Google doled out a record pay to security researchers in 2021 for finding loopholes within its ecosystem. As part of its Vulnerability Reward Programs (VRP), the tech major paid a total of $8.7 million to 696 researchers from across 62 countries of the world in the bygone year.
A bifurcation of the total amount, as noted in a new Google blog, shows that 119 researchers were rewarded for finding bugs in the Android program, while 115 contributors took the prize money home for finding vulnerabilities in Chrome. Other researchers who were rewarded found security loopholes in Google services like Cloud, Google Play, and more. The company even handed out over $200,000 in grants in 2021 to more than 120 security researchers around the world.
The milestone also led to new records for the VRP of Google services. Android VRP, for instance, saw the highest payout in its history, with an exploit chain in Android receiving a reward of $157,000. The total amount offered as rewards to Android security researchers was close to $3 million. Similarly, Chrome security researchers took home $3.3 million in VRP rewards, the highest in the program’s history.
In its blog, Google highlighted some of the leading bug finders in 2021. For the Android platform, Aman Pandey of Bugsmirror Team became the top researcher, submitting 232 vulnerabilities last year alone. Yu-Cheng Lin discovered 128 vulnerabilities in the program in 2021. The record $157,000 Android VRP was won by researcher gzobqq@gmail.com.
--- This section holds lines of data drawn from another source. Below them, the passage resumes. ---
This is an optimization exercise on Yosys and OpenROAD, whose aim is small area, a short achievable clock period and few clock cycles per item, not a production implementation. In this exercise RTL edits were held to simulation tests only and were not proved equivalent to the original. Power is estimated from default activity; no workload was simulated.

Setup of job 101:
==> flow/design.v (excerpt) <==
module integer_to_radix_digits
#(
	parameter int MAX_ALPHABET = 16
) (
	input  logic                   clk,
	input  logic                   arst_n,
	input  logic                   cfg_we,
	input  logic [CFG_IDX_W-1:0]   cfg_index,
	input  logic [CFG_W-1:0]       cfg_data,
	input  logic                   in_valid,
	output logic                   in_ready,
	input  logic signed [DATA_W-1:0] value,
	output logic                   out_valid,
	input  logic                   out_ready,
	output logic [CHAR_W-1:0]      out_char,
	output logic                   last_char
);
	localparam int K  = 2;                  
	localparam int NV = 2;                  
	localparam int VW = 1;
	localparam int NS = (DATA_W + K - 1) / K;
	localparam int W  = NS * K;
	localparam int S  = 16;                 
	localparam int SW = 4;
	logic [RADIX_W-1:0] alen_q;
	logic               wlo_q;
	logic               whi_q;
	logic [CHAR_W-1:0]  ach_q [16];
	logic [15:0]        badf_q;
	function automatic logic bad_char(input logic [7:0] c);
		bad_char = c[7] || c[6:5] == 2'b00 || c == CHAR_PLUS || c == CHAR_MINUS;
	endfunction
	logic cfg_reg;
	assign cfg_reg = cfg_we && cfg_index != 2'd3;
	always_ff @(posedge clk or negedge arst_n) begin
		if (!arst_n) begin
			alen_q <= '0;
			wlo_q  <= 1'b0;
			whi_q  <= 1'b0;
		end else if (cfg_we) begin
			if (cfg_index == REG_LENGTH)
				alen_q <= cfg_data[RADIX_W-1:0];
			if (cfg_index == REG_LOW)
				wlo_q <= 1'b1;
			if (cfg_index == REG_HIGH)
  ...
==> flow/config.mk <==
export PLATFORM = sky130hd
export DESIGN_NAME = integer_to_radix_digits
export DESIGN_NICKNAME = integer_to_radix_digits
export VERILOG_FILES = /design/flow/design.v
export SDC_FILE = /design/flow/constraint.sdc
export NUM_CORES = 4
export LEC_CHECK = 0
export ABC_AREA = 1
export CAP_MARGIN = 20
export CORE_MARGIN = 2
export CORE_UTILIZATION = 50
export SETUP_SLACK_MARGIN = 3.75
export SLEW_MARGIN = 20
==> flow/constraint.sdc <==
create_clock -name core_clock -period 7.0 [get_ports {clk}]
set_input_delay 1.4000 -clock core_clock [delete_from_list [all_inputs] [get_ports {clk}]]
set_output_delay 1.4000 -clock core_clock [all_outputs]
set_load 0.01 [all_outputs]
run.sh (not shown) runs the stock make flow with config.mk's settings and CLKGATE_MAP_FILE= SYNTH_SCRIPT=/design/flow/synth_recipe.tcl, a recipe that flattens the netlist after the stock synthesis.
Job 101 went all the way through the flow, and no timing, DRC or antenna check failed.
Testbench counts of job 101, summed over its fixed seeds: cycles 10,277, values 960.
#### Input delta (job 102 over job 101)
Settings: SETUP_SLACK_MARGIN now 3.0, was 3.75; ABC_AREA no longer set, was 1; CORE_UTILIZATION now 40, was 50.
==> summary.txt <==
Compared to job 101, the routing of job 102 uses less wire.
Summary of job 102 over job 101: critical path depth went down by 8; synthesized instance count went down by 1089; number of well-tap cells placed went up by 22%; number of antenna repair diodes went up by 1.
Measured against each other, job 101 and job 102 differ in power density over the cells, the higher figure coming from job 102.
Job 102 — setup slack of the worst register-to-register path 0.73 ns lower, job 101 as reference
Against job 101, clock power in job 102 came out better.
On internal power, job 102 does better than job 101.
Area after synthesis in job 102 vs job 101: down about 3%
Diff job 101 -> job 102 | first-pass GRT wire length | down by a little under 10%

---

== run 1 ==
Starting RTL as in the previous note.
// integer_to_radix_digits
module integer_to_radix_digits
#(
	parameter int MAX_ALPHABET = 16
) (
	input  logic                   clk,
	input  logic                   arst_n,
	input  logic                   cfg_we,
	input  logic [CFG_IDX_W-1:0]   cfg_index,
	input  logic [CFG_W-1:0]       cfg_data,
	input  logic                   in_valid,
	output logic                   in_ready,
	input  logic signed [DATA_W-1:0] value,
	output logic                   out_valid,
	input  logic                   out_ready,
	output logic [CHAR_W-1:0]      out_char,
	output logic                   last_char
);
clock: 7.0 ns
lec_check: 0
cap_margin: 20
core_margin: 2
core_utilization: 40
slew_margin: 20
Testbench counts of run 1, summed over its fixed seeds: cycles 10,277, values 960.
> inputs changed (run 1 -> run 2)
- ABC_AREA: unset -> 1
- CORE_UTILIZATION: 40 -> 50
- SETUP_SLACK_MARGIN: unset -> 3.6
Findings:
- Run 1 vs run 2, combinational family with the most area after synthesis: compound AO/OA/AOI/OAI gates vs simple AND/OR/NAND/NOR gates
- Non-clock buffer instance count of the final layout ends up higher on run 2.
- From run 1 to run 2 the numbers moved as follows: total routed wirelength rose by about 9%, final non-filler cell total rose by 22%.
- In run 2, synthesized cell count is higher than in run 1.
- The power share of the combinational group in run 2 sits 2.8 points above the value recorded for run 1.
- Run 2 gives more global router's overall resource usage than run 1 did.
- The number of vias after detailed routing in run 1 is 0.830 times that in run 2.
--- input diff run 2..run 3 ---
- SETUP_SLACK_MARGIN now 3.9, was 3.6
### Flow results
- Run 2 completed; timing, DRC and antenna clean
- Run 3 | stages: all done | timing, DRC, antenna: all pass
- The timing endpoint of the critical path comes out svi_q[4] in one run and x_q[12][1] in the other, namely in run 2 and run 3 respectively.
- Diff run 2 -> run 3: combinational power moved up; met2 wire length now sits higher.
- Comparing run 3 and run 2, the lower minimum setup slack after placement is on run 2.
- [compare] base=run 2 new=run 3: layout net count rose 5.7%, met2 routing resource usage after global routing picked up an extra 4.2 points.
- In the tables for run 3 and run 2, leakage power of the design reads higher with run 3.
- Run 3 vs. run 2: wire length reported by the detailed router went up by about 9%, cell count along the critical path went up by 12, global routing met3 resource utilization went up by 0.53 points.
- Changes observed in run 3 relative to run 2: relative contribution of combinational cells to total power rose by 7.8 points, total power picked up an extra 22%.
Edits applied to the flow inputs when going from run 3 to run 4:
- changing SETUP_SLACK_MARGIN from 3.9 to 3.3
Findings:
- When run 4 is set beside run 3, its via count of the first global-routing pass turns out to be about 7% smaller.
- The slack of the critical path in run 4 sits 190 ps below the value recorded for run 3.
- On post-synthesis xor/xnor area fraction, run 4 tracks run 3 almost exactly.
- The relative contribution of the clock network to total power of run 4 is higher than that of run 3.
- From run 3 to run 4 the numbers moved as follows: number of buffers created by CTS now smaller; total power of the final layout now smaller; clock tree cell share of total cell area now larger.
Edits applied to the flow inputs when going from run 4 to run 5:
- removing ABC_AREA (formerly 1)
- changing SETUP_SLACK_MARGIN from 3.3 to 3.6
- Looking at smallest setup slack after layout across both flows, run 5 is the weaker of the two, with run 4 ahead.
- Via count shrinks by a little under 10% when moving from run 4 to run 5.
- Delta (run 5 minus run 4): final critical-path share of the clock period climbed 7.2 points; largest net degree at the start of global routing moved up.
The following lists how run 6 was set up differently from run 5:
- ABC_AREA: unset -> 1
- CORE_UTILIZATION: 50 -> 60
==> comparison <==
On sequential element share of the synthesized area: between run 6 and run 5, it ends up higher for run 5. Cmp run 6 and run 5 / cell area / lower: run 6. Per the comparison of run 6 with run 5, met1 track demand over resource in global routing +4.2 points, worst setup slack now larger, placer congestion estimate climbed about 0.6%.

---

Setup of job 5661:
integer_to_radix_digits again, from the RTL that the note above started with.
clock: 7.0 ns
lec_check: 0
abc_area: 1
cap_margin: 20
core_margin: 2
core_utilization: 60
place_density: 0.75
setup_slack_margin: 3.0
slew_margin: 20
Testbench counts of job 5661, summed over its fixed seeds: cycles 10,277, values 960.
Edits applied to the flow inputs when going from job 5661 to job 4207:
Settings: SETUP_SLACK_MARGIN: 3.0 -> 3.5; ABC_AREA: 1 -> unset; PLACE_DENSITY: 0.75 -> unset; CORE_UTILIZATION: 60 -> 40.
Results
Job 4207 against job 5661: leakage component of the power decreased about 8%; overall power of the completed layout +3.0 mW; register fraction of the total cell area went down by 2.8 points. The largest family of logic cells by synthesized area comes out simple AND/OR/NAND/NOR gates in one run and compound AO/OA/AOI/OAI gates in the other, namely in job 5661 and job 4207 respectively. Job 4207 vs job 5661, met2 wire length went up by 1.7 mm. Job 5661 reports its critical path startpoint as scan_q$_DFF_PN0_ while job 4207 reports nd16_q$_DFF_P_. Between job 5661 and job 4207, sum of routed wire length over all layers increased. Share of the clock period used by the worst path: job 4207 and job 5661 compared, lower one is job 5661.
--- input diff job 4207..job 5024 ---
Settings: swapping 3.5 for 3.0 in SETUP_SLACK_MARGIN; putting ABC_AREA at 1 where nothing was set.
Results
From job 4207 to job 5024 the numbers moved as follows: power decreased 16%; overall die height increased 1.5%; final setup slack of the worst path increased 65 ps; total die area increased about 3%.
Modified inputs, job 8357 compared to job 5024
Settings: a change of CORE_UTILIZATION from 40 to 50; a change of SETUP_SLACK_MARGIN from 3.0 to 3.45.
==> summary.txt <==
Diff job 5024 -> job 8357 | met2 usage | increase of 8.6 points. Re total stage count of the critical path: job 8357 and job 5024 aren't equal, and the higher value belongs to job 8357. Job 8357 vs. job 5024: post-placement cell count now smaller, part of the total power dissipated in combinational logic moved up, sequential share of layout area shows a reduction of 0.49 points. Of job 8357 and job 5024, the run reporting the higher post-layout utilization of the core was job 8357. Power spent charging and discharging nets | job 8357 above job 5024. Die footprint (job 8357 vs. job 5024) decreases by more than 10%. As of job 8357, first-iteration DRC count had risen slightly compared to job 5024.

afterwards: timing with drivers on the ports:
The results above use ideal ports. As a check the final layouts listed here were re-extracted and re-timed, cells and wires unchanged. Step 1 assumes that a clkbuf_16 drives the clock port and a buf_2 every other input. Step 2, shift: input delay + t, output delay - t, t = (earliest + latest rising clock arrival at the registers) / 2. This alone moves slack from input paths to output paths. Slacks: ideal / step 1 / step 2; pairs: ideal / step 1.
run | t, ns | setup WS [ns] | worst setup path after step 2 | latest minus earliest clock arrival (ns)
job 101 | 0.706 | 3.736 / 3.736 / 3.189 | input to register | 0.061 / 0.060
job 102 | 0.682 | 3.002 / 3.002 / 2.580 | input to register | 0.042 / 0.042
run 1 | 0.708 | 1.724 / 1.724 / 1.724 | register to register | 0.027 / 0.027
run 2 | 0.712 | 3.720 / 3.700 / 3.115 | input to register | 0.024 / 0.023
run 3 | 0.704 | 3.606 / 3.606 / 3.381 | input to register | 0.022 / 0.023
run 4 | 0.708 | 3.411 / 3.345 / 2.892 | input to register | 0.024 / 0.024
run 5 | 0.708 | 2.904 / 2.904 / 2.904 | register to register | 0.037 / 0.038
run 6 | 0.695 | 3.616 / 3.616 / 3.086 | input to register | 0.035 / 0.035
job 5661 | 0.689 | 3.129 / 3.129 / 2.736 | input to register | 0.027 / 0.027
job 4207 | 0.725 | 3.049 / 3.049 / 2.900 | input to register | 0.066 / 0.066
job 5024 | 0.688 | 3.114 / 3.109 / 2.795 | input to register | 0.047 / 0.047
job 8357 | 0.708 | 3.580 / 3.580 / 2.982 | input to register | 0.025 / 0.025
After both steps every run listed still meets setup and hold. For run 2, which loses most, drivers alone change the setup slack by -0.020 ns; drivers and shift together by -0.605 ns.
Similarly, for Chrome, Rory McNamara became the “highest awarded Chrome VRP researcher of all time,” after reporting a total of six vulnerabilities, one of which got him the highest reward amount for a single Chrome bug report in 2021, at $45,000. Leecraso of 360 Vulnerability Research Institute was the most awarded researcher of the year, with 18 valid bug reports.
Google mentioned in the blog that the winning researchers donated over $300,000 of their rewards to charity. The company is yet to give out an “industry-leading prize” of $1,500,000 for a compromise of its Titan-M Security chip used in the Pixel phones.
In its blog, the company also noted the launch of its Bug Hunters portal in 2021. The public researcher portal is meant to enable an easier bug submission for researchers across its VRPs, whether Google, Android, Abuse, Chrome or Google Play. The portal does so by using a single intake form for all bug submissions.